A reader comments: Once a psychologist told me my mother abandoned me. It had never occurred to me to think like that. I had never put expectations or demands on my mother like that and more, I thought it would be morally wrong to do so. I simply am not the kind of person who demands others to take care of me, my mother or anyone. That’s probably a huge contrast to other people and their attitudes about their parents.
It has become common ‘wisdom’ to assume that love in childhood is everything. But it’s actually not so simple.
There are people who were fully loved in childhood. I’m not knocking that. But it can create problems, as well. For example, when you’re treated in your family with love and benevolence, it can be a surprise when much of the rest of the world does not operate that way.
I’m not suggesting the answer is for loving, rational and benevolent parents to curb their virtue. However, efforts ought to be made to let children experience disappointment and letdown, so they’re not so shocked by it down the road.
It’s really not so difficult to do that. Children, even in loving homes, will encounter problems with other children at school, for example. Loving and benevolent parents often seek to shield the child from those problems, at all costs.

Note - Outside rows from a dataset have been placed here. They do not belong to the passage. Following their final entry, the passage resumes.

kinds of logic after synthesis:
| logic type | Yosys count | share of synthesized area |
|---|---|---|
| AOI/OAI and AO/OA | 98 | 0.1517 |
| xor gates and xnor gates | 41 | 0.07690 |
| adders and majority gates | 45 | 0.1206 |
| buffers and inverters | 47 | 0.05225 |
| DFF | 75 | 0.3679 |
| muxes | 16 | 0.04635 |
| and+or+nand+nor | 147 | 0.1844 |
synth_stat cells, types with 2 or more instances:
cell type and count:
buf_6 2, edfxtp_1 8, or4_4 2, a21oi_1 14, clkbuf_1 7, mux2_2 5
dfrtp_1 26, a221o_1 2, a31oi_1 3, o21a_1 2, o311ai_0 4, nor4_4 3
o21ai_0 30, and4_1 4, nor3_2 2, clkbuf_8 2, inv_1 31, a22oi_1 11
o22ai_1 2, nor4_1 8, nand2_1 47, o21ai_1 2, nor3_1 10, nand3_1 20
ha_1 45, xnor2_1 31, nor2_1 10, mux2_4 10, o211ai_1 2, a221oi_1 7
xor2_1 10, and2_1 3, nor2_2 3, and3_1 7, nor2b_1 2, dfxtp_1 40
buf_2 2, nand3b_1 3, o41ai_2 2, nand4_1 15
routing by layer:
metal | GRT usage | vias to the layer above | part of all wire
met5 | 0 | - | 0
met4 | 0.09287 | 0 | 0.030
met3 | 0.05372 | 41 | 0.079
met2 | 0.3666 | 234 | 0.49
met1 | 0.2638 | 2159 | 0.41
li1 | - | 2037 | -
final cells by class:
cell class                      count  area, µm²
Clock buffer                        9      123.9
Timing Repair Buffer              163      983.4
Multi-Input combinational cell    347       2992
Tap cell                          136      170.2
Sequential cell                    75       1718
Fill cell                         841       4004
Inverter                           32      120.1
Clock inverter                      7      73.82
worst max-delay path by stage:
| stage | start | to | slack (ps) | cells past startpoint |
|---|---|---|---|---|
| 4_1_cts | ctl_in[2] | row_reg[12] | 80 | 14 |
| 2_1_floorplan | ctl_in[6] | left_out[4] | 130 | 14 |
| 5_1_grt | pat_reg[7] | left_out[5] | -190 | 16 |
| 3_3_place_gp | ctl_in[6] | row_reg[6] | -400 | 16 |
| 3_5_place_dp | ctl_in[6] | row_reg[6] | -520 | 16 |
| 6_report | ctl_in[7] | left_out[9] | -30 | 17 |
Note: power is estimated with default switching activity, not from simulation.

But what about using difficult childhood experiences as an opportunity to teach the child? ‘Not everyone is like us. Some people are not loving, reasonable and tolerant.’ It’s not fun, but it’s the truth. Let’s try to cope with it.
The reader raises a fascinating point. Do children necessarily expect their parents to love them? I don’t know that it’s an issue of expectation. Children need and yearn for guidance and leadership. They also, to some extent, wish to feel loved, held and cared for. But in the very early stages, children are not cognizant enough to expect much of anything.
When psychologists and others tell people, ‘You were abandoned by your mother and it ruined you,’ it’s probably more an instance of projection than anything else. ‘I can’t imagine not feeling that way. So you must have felt that way too.’
But, right or wrong, people are different and have different perceptions, beliefs and expectations. This is just as true of children as it is of adults. Some children are more independent than others. Some children resist being overly coddled or nurtured, while others cannot ever get enough, no matter how much might be given to them.
Psychologists oversimplify the matter when they assume that (1) all children want and need the same kind and amount of love and attention; and (2) that any absence of this attention—any at all—constitutes ‘abandonment.’
What is abandonment, anyway? I always thought of abandonment as leaving a child alone, to fend for itself in the forest and perhaps be raised by wolves. Or being left on a doorstep, for someone else to take. Those kinds of things rarely happen any more (not that foster care or state management of abandoned children is necessarily much better.)
At what point, along the way, did disappointment, occasional rejection, or unmet emotional needs (rational or exaggerated) all become the same thing: Abandonment?
It’s more than abandonment is a subjective term. The term is being used subjectively, but it’s also being used to describe anything and everything related to the most momentary setback (perceived or otherwise) in one’s infancy or childhood.
Psychotherapists usually take it for granted that emotions of abandonment are completely rational. But all emotions are based on ideas. Doesn’t it stand to reason that a feeling of abandonment might be based on unrealistic or impossible expectations? I can’t see that a therapist is really doing you any favors by essentially telling you, ‘If you felt abandoned, you were abandoned; and you’re right to feel that way.’ We’re already becoming a society of angry, bitter, resentful, and needy people as it is. Why are therapists adding to the problem?
To me, it seems much more realistic, logical and healthy to look at emotions like this as the result of expectations. How realistic are these expectations? And what are you doing in life now to meet those expectations, if they are plausible, instead of focusing on what didn’t happen in the past to meet your needs?